I doubt it. Alberta politics, like Ontario politics, is not built on "I feel your pain" or other yuppie treacle. Tories in Alberta and Ontario are hard boys. They have several ideas -- "government is bad, let us run it"; "balance the budget or else" and "we're the only adults in the building" -- that they are pleased to call a philosophy.
They have been successful with this narrow agenda, but have taken to reading that success as some sort of triumph in a larger, cultural cause. This imparts to the politics of Alberta and Ontario something of an arrogant edge, an intolerance toward those who haven't seen the light as being lesser creatures, noisy children at the grownups' party.
Now, in the righteousness crapshoot, the left have owned the dealer so long they should be barred from the table, so maybe a flare of right righteousness has its place. But the attitude carries a penalty.
A few narrow ideas that were superlatively correct in response to slack fiscal practices, to government as exuberant feel-goodism and therapy, have become ends in themselves. What began as a mere course correction has become a fixation.
That's the problem with new-style conservatism. It thinks it owns the truth. New-style conservatives might help themselves with the reflection that "owning the truth" was precisely what annoyed them most about their natural opponents on the left. Disagree with a Liberal and that Liberal will tell you you're a jerk. Disagree with the NDP and you're on the "wrong side of history," and a piece of moral flotsam not worth the rock you wash up on.
And now that they have power, the winners in the mighty solitudes of Ontario and Alberta are highly pleased with themselves. They've routed the slackers and whiners, and have invested in the singularly unattractive notion that they govern, mainly, for the people who agree with them. If you're not inside the tent with the winners, well, too bad for you. This may work (I have my doubts) for a province. It's pathetically inept as a prescription for a federal state.
The difficulty extends beyond a crisp and condescending attitude. It goes to power and influence. The two powerful governments of two powerful provinces are now attempting to franchise their very provincial triumphs to a national medium, the Alliance party.
It is not at all clear that powerful provincial regimes are the ideal nurseries for national politics. The entire fate of the Alliance experiment depends, without disguise, on gaining the benediction of two sitting premiers, Ralph Klein and Mike Harris. The two, new, star candidates, Mr. Day and Mr. Long, are not so much autonomous contenders, as -- if I may borrow a term of art from what I truly hope is an entirely different world -- nuncios.

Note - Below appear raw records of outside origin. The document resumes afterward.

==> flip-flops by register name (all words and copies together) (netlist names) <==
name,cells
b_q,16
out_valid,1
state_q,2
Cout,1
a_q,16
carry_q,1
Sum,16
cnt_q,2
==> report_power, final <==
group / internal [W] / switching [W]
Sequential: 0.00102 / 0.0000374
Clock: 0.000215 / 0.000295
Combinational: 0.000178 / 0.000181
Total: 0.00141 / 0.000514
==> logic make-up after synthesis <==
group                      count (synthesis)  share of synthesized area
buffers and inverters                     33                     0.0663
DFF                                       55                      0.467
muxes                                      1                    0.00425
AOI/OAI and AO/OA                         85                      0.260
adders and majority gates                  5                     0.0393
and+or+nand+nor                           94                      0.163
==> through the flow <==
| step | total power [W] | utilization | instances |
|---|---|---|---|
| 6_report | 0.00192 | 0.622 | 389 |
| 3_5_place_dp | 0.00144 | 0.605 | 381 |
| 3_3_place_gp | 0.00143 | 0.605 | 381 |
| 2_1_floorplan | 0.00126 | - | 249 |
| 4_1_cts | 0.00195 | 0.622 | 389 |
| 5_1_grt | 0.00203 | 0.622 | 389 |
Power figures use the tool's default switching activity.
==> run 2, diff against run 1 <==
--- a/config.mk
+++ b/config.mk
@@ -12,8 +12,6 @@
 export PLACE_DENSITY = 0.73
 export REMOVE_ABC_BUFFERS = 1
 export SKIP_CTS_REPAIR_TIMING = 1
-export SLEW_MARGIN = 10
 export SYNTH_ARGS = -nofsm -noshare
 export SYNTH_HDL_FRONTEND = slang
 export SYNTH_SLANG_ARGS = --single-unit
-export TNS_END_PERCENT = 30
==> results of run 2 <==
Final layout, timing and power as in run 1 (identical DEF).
===== src/rtl/pcie_pio_rx_engine_if.sv =====
// TRN receive-side bus between the PCIe core (master) and the PIO receive engine (slave).
interface pcie_pio_rx_engine_if;
  logic        trn_lnk_up_n;
  logic        trn_rsof_n;
  logic        trn_reof_n;
  logic [63:0] trn_rd;
  logic        trn_rrem_n;
  logic        trn_rsrc_rdy_n;
  logic        trn_rsrc_dsc_n;
  logic [6:0]  trn_rbar_hit_n;
  logic        trn_rdst_rdy_n;

  modport master (
    output trn_lnk_up_n, trn_rsof_n, trn_reof_n, trn_rd, trn_rrem_n,
           trn_rsrc_rdy_n, trn_rsrc_dsc_n, trn_rbar_hit_n,
    input  trn_rdst_rdy_n
  );

  modport slave (
    input  trn_lnk_up_n, trn_rsof_n, trn_reof_n, trn_rd, trn_rrem_n,
           trn_rsrc_rdy_n, trn_rsrc_dsc_n, trn_rbar_hit_n,
    output trn_rdst_rdy_n
  );
endinterface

They are delegates of provincial regimes. Earlier this week in Toronto, Tom Long's wonderfully contained self description at the Mike Harris celebration dinner corralled this aspect with the impervious logic of an equation: "I'm here as a foot soldier for Mike Harris."
The eagerness of these camps to sideline the onlie begetter of the Canadian Alliance, Preston Manning, may have less to do with Mr. Manning's celebrated lack of Ontario charisma, as his ownership of some independent political clout. There's a chuckle in here somewhere, but Preston Manning may not be Alberta's or Ontario's first choice, because he likes to run what he leads. He's a lot like, well, Mike Harris and Ralph Klein.
Should Mr. Day or Mr. Long win the Alliance contest, and the longer game of national power, it will I am sure be good news for Ontario and Alberta, in so far as those provinces can be identified with their present governments. I don't think it means a garden party for everybody else.
We've seen this kind of political shunting already, where a province, or more properly a faction with it, decides it needs "dedicated" representation in a national vehicle.